2. The method of claim 1, wherein, The method further includes the following steps: S400, during the execution of rolling optimization collaborative orchestration, based on the deviation between the actual task execution data and the predicted data, dynamically trigger the retraining of the prediction model and / or the calibration of the prior knowledge.
3. The method of claim 1, wherein, S200 specifically includes: Grouping historical task execution datasets based on task type and machine model; For the task duration data within each group, we perform fitting and goodness-of-fit tests on multiple candidate probability distribution models to determine the optimal probability distribution model as the prediction model for that group.
4. The method of claim 3, wherein, The candidate probability distribution model includes parametric distribution and non-parametric distribution.
5. The method of claim 1, wherein, The metaheuristic optimization algorithm is an adaptive global optimization engine; wherein, the adaptive global optimization engine includes a deconstruction operation unit and a reconstruction operation unit, and the selection of the deconstruction operation unit and the reconstruction operation unit is implemented through a context-aware online learning module.
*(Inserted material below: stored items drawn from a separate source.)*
$ cat config.mk
export PLATFORM = sky130hd
export DESIGN_NAME = binomial_coefficient_unit_flat
export DESIGN_NICKNAME = d
export VERILOG_FILES = /design/src/rtl/core/bcu_pkg.sv /design/src/rtl/core/bcu_stream_if.sv /design/src/rtl/core/bcu_div.sv /design/src/rtl/core/bcu_mul.sv /design/src/rtl/core/binomial_coefficient_unit.sv /design/src/flat_wrapper.sv
export SDC_FILE = /design/constraint.sdc
export NUM_CORES = 1
export LEC_CHECK = 0
export BUFFER_PORTS_ARGS = -buffer_cell sky130_fd_sc_hd__buf_2
export CORE_MARGIN = 4
export CORE_UTILIZATION = 45
export DETAILED_ROUTE_END_ITERATION = 8
export MAX_ROUTING_LAYER = met4
export SLEW_MARGIN = 20
export SYNTH_ARGS = -nofsm -noshare
export SYNTH_HDL_FRONTEND = slang
export SYNTH_SLANG_ARGS = --single-unit
$ cat constraint.sdc
create_clock -name clk_i -period 6.6 [get_ports clk_i]
set_clock_uncertainty 0.2 [all_clocks]
set_input_delay 1.98 -clock clk_i [delete_from_list [all_inputs] [get_ports clk_i]]
set_output_delay 1.98 -clock clk_i [all_outputs]
set_load 0.1 [all_outputs]
$ cat src/rtl/core/bcu_pkg.sv
// ----------------------------------------------------------------------------
// bcu_pkg
// Shared types and constants of the binomial coefficient unit: word width,
// status codes, channel payloads and the request/response bundles of the
// serial divider and multiplier.
// ----------------------------------------------------------------------------
package bcu_pkg;

  localparam int WordW = 32;
  localparam int StepW = $clog2(WordW);
  localparam logic [WordW-1:0] WordMax = '1;

  typedef enum logic [1:0] {
    StOk       = 2'd0,
    StOverflow = 2'd1,
    StInvalid  = 2'd2
  } bcu_status_e;

  typedef struct packed {
    logic [WordW-1:0] total_n;
    logic [WordW-1:0] chosen_k;
  } bcu_in_t;

  typedef struct packed {
    logic [WordW-1:0] coefficient;
    bcu_status_e      status;
  } bcu_out_t;

  typedef struct packed {
    logic             start;
    logic [WordW-1:0] dividend;
    logic [WordW-1:0] divisor;
  } bcu_div_req_t;

  typedef struct packed {
    logic             busy;
    logic             done;
    logic [WordW-1:0] quotient;
    logic [WordW-1:0] remainder;
  } bcu_div_rsp_t;

  typedef struct packed {
    logic             start;
    logic [WordW-1:0] mcand;
    logic [WordW-1:0] mplier;
  } bcu_mul_req_t;

  typedef struct packed {
    logic               busy;
    logic               done;
    logic [2*WordW-1:0] product;
  } bcu_mul_rsp_t;

endpackage

$ cat src/rtl/core/bcu_stream_if.sv
// ----------------------------------------------------------------------------
// bcu_stream_if
// Valid/ready channel carrying one payload; a transfer happens on a rising
// clock edge with valid and ready both high.
// ----------------------------------------------------------------------------
interface bcu_stream_if #(
  parameter type payload_t = logic [0:0]
);

  logic     valid;
  logic     ready;
  payload_t data;

  modport source (output valid, output data, input ready);
  modport sink   (input valid, input data, output ready);

endinterface

$ cat src/rtl/core/bcu_div.sv
// ----------------------------------------------------------------------------
// bcu_div
// Restoring radix-2 divider: one quotient bit per cycle until the full
// word is done. Divisor must be nonzero.
// ----------------------------------------------------------------------------
module bcu_div (
  input  logic                  clk_i,
  input  logic                  rst_ni,
  input  bcu_pkg::bcu_div_req_t req_i,
  output bcu_pkg::bcu_div_rsp_t rsp_o
);

  logic                            busy_q, busy_d;
  logic                            done_q, done_d;
  logic [bcu_pkg::StepW-1:0]       cnt_q, cnt_d;
  logic [bcu_pkg::WordW-1:0]       rem_q, rem_d;
  logic [bcu_pkg::WordW-1:0]       quo_q, quo_d;
  logic [bcu_pkg::WordW-1:0]       dvs_q, dvs_d;
  logic [bcu_pkg::WordW:0]         trial;
  logic [bcu_pkg::WordW:0]         diff;
  logic                            fits;
  logic                            last;

  assign trial = {rem_q, quo_q[bcu_pkg::WordW-1]};
  assign diff  = trial - {1'b0, dvs_q};
  assign fits  = (trial >= {1'b0, dvs_q});
  assign last  = (cnt_q == bcu_pkg::StepW'(bcu_pkg::WordW - 1));

  always_comb begin
    busy_d = busy_q;
    done_d = 1'b0;
    cnt_d  = cnt_q;
    rem_d  = rem_q;
    quo_d  = quo_q;
    dvs_d  = dvs_q;
    if (req_i.start) begin
      busy_d = 1'b1;
      cnt_d  = '0;
      rem_d  = '0;
      quo_d  = req_i.dividend;
      dvs_d  = req_i.divisor;
    end else if (busy_q) begin
      // remainder stays below the divisor, so the low word is enough
      rem_d = fits ? diff[bcu_pkg::WordW-1:0] : trial[bcu_pkg::WordW-1:0];
      quo_d = {quo_q[bcu_pkg::WordW-2:0], fits};
      cnt_d = cnt_q + 1'b1;
      if (last) begin
        busy_d = 1'b0;
        done_d = 1'b1;
      end
    end
  end

  always_ff @(posedge clk_i or negedge rst_ni) begin
    if (!rst_ni) begin
      busy_q <= 1'b0;
      done_q <= 1'b0;
      cnt_q  <= '0;
    end else begin
      busy_q <= busy_d;
      done_q <= done_d;
      cnt_q  <= cnt_d;
    end
  end

  always_ff @(posedge clk_i) begin
    rem_q <= rem_d;
    quo_q <= quo_d;
    dvs_q <= dvs_d;
  end

  assign rsp_o.busy      = busy_q;
  assign rsp_o.done      = done_q;
  assign rsp_o.quotient  = quo_q;
  assign rsp_o.remainder = rem_q;

endmodule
6. The method of claim 5, wherein, The workflow of the online learning module includes: S331, at the beginning of each iteration, extract a state feature vector from the current solution. The state feature vector includes at least the current total turnaround delay time, the number of tasks whose difference between the planned latest start time and the current time is less than a preset threshold, and the load rate of the vehicle with the highest resource utilization. S332, Input the state feature vector into a reward model, and obtain the selection probability distribution of the output for each available operation unit in the reward model. The selection probability distribution reflects the expectation that using the corresponding operation unit in the current state can improve the solution quality. S333, Based on the selection probability distribution, determine the deconstruction operation unit and reconstruction operation unit used in this iteration; S334, after the iteration is completed, a reward signal is generated based on whether the new solution is accepted, and the internal policy of the reward model is updated using the reward signal.